[Saved data entries]
════════════════

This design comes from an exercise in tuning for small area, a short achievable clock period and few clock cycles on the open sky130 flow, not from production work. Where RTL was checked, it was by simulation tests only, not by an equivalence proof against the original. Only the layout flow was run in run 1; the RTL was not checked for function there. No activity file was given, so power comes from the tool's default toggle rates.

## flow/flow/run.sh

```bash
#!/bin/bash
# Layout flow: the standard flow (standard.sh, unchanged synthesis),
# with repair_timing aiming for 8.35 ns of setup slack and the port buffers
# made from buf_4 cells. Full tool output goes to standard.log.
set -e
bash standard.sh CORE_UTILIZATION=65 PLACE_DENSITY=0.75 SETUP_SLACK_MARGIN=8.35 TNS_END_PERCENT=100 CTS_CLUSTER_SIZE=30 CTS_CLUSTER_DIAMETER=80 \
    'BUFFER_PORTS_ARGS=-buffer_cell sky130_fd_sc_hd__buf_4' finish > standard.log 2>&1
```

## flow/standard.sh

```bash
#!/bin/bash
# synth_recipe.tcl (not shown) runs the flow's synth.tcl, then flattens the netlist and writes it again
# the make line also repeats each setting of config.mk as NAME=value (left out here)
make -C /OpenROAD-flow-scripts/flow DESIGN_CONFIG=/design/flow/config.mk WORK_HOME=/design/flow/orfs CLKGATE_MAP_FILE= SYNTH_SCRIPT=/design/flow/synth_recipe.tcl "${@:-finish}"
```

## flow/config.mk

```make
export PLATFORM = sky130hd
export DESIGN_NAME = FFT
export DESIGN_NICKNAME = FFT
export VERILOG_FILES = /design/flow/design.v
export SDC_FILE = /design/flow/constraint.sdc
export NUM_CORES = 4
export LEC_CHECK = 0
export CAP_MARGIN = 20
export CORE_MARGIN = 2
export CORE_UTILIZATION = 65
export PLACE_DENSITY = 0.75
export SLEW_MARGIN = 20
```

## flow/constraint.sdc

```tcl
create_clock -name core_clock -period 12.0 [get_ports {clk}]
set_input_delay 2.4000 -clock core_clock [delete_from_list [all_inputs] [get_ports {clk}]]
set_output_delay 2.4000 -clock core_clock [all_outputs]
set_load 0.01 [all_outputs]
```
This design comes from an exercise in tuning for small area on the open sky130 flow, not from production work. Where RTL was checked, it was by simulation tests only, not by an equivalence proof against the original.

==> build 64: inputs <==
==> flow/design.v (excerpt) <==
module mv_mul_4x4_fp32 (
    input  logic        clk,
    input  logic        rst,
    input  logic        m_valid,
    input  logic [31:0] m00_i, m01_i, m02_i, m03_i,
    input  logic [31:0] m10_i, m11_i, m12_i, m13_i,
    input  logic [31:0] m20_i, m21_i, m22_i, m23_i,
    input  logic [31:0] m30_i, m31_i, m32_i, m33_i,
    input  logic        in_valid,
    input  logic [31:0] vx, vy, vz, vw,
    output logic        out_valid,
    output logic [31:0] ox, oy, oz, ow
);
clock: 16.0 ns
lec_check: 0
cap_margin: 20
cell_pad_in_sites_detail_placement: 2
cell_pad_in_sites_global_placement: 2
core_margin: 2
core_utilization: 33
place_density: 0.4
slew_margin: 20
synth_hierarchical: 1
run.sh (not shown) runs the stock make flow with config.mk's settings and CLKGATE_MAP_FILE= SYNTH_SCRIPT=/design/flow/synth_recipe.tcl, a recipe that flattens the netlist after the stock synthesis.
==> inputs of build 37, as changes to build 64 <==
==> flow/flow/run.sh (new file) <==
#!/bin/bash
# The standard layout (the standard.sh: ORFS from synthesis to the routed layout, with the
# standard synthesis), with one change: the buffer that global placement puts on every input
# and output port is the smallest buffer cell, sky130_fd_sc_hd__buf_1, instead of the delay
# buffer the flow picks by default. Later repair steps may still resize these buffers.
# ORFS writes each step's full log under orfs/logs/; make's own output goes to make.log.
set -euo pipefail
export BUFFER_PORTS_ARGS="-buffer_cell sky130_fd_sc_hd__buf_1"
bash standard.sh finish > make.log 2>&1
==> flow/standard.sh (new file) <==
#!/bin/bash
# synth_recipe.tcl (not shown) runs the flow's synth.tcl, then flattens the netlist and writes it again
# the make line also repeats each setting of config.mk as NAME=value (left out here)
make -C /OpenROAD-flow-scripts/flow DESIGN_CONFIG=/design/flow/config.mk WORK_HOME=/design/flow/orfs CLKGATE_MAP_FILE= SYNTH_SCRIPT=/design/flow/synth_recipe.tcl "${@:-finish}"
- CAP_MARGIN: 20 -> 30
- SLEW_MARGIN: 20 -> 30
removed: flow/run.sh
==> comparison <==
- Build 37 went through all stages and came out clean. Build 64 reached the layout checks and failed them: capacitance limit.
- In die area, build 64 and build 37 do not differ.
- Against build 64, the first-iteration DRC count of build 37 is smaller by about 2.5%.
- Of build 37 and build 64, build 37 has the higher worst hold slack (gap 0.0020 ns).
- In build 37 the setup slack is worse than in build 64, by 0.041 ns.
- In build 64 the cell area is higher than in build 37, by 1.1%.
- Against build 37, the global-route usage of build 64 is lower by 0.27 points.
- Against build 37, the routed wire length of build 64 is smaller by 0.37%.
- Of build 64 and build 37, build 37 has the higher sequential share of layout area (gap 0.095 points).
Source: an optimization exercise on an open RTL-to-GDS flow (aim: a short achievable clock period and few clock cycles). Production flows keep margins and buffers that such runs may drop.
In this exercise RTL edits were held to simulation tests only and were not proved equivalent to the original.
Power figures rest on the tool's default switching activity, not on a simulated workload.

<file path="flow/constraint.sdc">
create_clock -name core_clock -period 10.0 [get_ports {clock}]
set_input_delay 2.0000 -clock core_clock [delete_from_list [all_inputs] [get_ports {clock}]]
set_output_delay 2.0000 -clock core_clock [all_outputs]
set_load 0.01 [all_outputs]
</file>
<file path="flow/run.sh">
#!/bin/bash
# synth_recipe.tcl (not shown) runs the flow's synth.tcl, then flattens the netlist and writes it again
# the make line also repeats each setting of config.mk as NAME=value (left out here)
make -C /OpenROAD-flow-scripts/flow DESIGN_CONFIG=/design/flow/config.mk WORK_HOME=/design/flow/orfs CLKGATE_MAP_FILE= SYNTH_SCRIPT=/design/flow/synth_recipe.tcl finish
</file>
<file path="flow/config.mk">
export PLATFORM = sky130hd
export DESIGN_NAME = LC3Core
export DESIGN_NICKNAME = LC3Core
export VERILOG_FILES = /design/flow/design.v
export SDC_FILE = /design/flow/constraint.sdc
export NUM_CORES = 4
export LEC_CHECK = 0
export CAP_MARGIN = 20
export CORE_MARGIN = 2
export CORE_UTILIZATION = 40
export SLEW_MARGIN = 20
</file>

════════════════

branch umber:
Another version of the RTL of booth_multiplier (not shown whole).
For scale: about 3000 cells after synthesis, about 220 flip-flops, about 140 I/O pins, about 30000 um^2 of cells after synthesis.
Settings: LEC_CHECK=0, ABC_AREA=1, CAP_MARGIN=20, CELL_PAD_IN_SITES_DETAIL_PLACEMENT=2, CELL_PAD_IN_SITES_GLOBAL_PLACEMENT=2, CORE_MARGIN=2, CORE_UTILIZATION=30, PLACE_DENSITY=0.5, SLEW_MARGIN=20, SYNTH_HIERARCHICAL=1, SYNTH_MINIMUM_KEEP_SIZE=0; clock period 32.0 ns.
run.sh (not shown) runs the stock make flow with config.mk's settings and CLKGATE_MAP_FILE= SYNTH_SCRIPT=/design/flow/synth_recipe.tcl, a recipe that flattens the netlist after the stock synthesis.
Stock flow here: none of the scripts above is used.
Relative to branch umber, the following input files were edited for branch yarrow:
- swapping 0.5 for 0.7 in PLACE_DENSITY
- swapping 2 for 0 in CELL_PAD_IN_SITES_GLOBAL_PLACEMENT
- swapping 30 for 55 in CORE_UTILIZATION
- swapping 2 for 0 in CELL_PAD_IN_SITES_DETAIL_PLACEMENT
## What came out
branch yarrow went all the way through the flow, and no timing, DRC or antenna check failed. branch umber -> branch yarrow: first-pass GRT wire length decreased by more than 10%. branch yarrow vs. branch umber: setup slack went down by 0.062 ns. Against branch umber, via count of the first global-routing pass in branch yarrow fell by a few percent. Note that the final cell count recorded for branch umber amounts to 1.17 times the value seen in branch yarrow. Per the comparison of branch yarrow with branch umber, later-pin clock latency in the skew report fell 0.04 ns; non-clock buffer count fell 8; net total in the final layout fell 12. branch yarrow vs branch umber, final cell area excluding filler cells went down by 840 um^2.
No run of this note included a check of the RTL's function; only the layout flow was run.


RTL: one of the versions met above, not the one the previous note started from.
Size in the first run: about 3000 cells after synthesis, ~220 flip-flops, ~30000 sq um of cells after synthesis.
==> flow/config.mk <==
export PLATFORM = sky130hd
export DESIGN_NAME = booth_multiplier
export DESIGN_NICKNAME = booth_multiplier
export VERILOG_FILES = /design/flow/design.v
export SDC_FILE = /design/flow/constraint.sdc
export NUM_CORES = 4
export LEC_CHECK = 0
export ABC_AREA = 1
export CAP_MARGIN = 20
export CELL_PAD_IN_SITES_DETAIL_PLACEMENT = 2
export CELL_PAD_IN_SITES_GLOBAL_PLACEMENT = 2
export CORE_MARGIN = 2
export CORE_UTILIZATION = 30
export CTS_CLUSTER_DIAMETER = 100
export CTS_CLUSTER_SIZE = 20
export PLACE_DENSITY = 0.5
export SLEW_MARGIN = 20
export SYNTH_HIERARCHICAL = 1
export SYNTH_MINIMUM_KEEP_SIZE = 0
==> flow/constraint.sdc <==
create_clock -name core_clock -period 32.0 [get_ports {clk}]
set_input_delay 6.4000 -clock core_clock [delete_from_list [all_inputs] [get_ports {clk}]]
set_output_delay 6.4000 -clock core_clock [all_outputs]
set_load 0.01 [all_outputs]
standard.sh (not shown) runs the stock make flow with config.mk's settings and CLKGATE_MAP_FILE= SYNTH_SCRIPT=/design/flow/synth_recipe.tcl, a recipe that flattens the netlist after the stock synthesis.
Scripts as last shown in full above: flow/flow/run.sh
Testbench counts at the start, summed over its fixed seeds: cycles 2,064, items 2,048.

════════════════

### Description of the task:
Please copy the lines in the records above between the one holding "- swapping 0.5 for 0.7 in PLACE_DENSITY" and the one holding "## What came out", inclusive, exactly and with no other line.

### Exercise response:
- swapping 0.5 for 0.7 in PLACE_DENSITY
- swapping 2 for 0 in CELL_PAD_IN_SITES_GLOBAL_PLACEMENT
- swapping 30 for 55 in CORE_UTILIZATION
- swapping 2 for 0 in CELL_PAD_IN_SITES_DETAIL_PLACEMENT
## What came out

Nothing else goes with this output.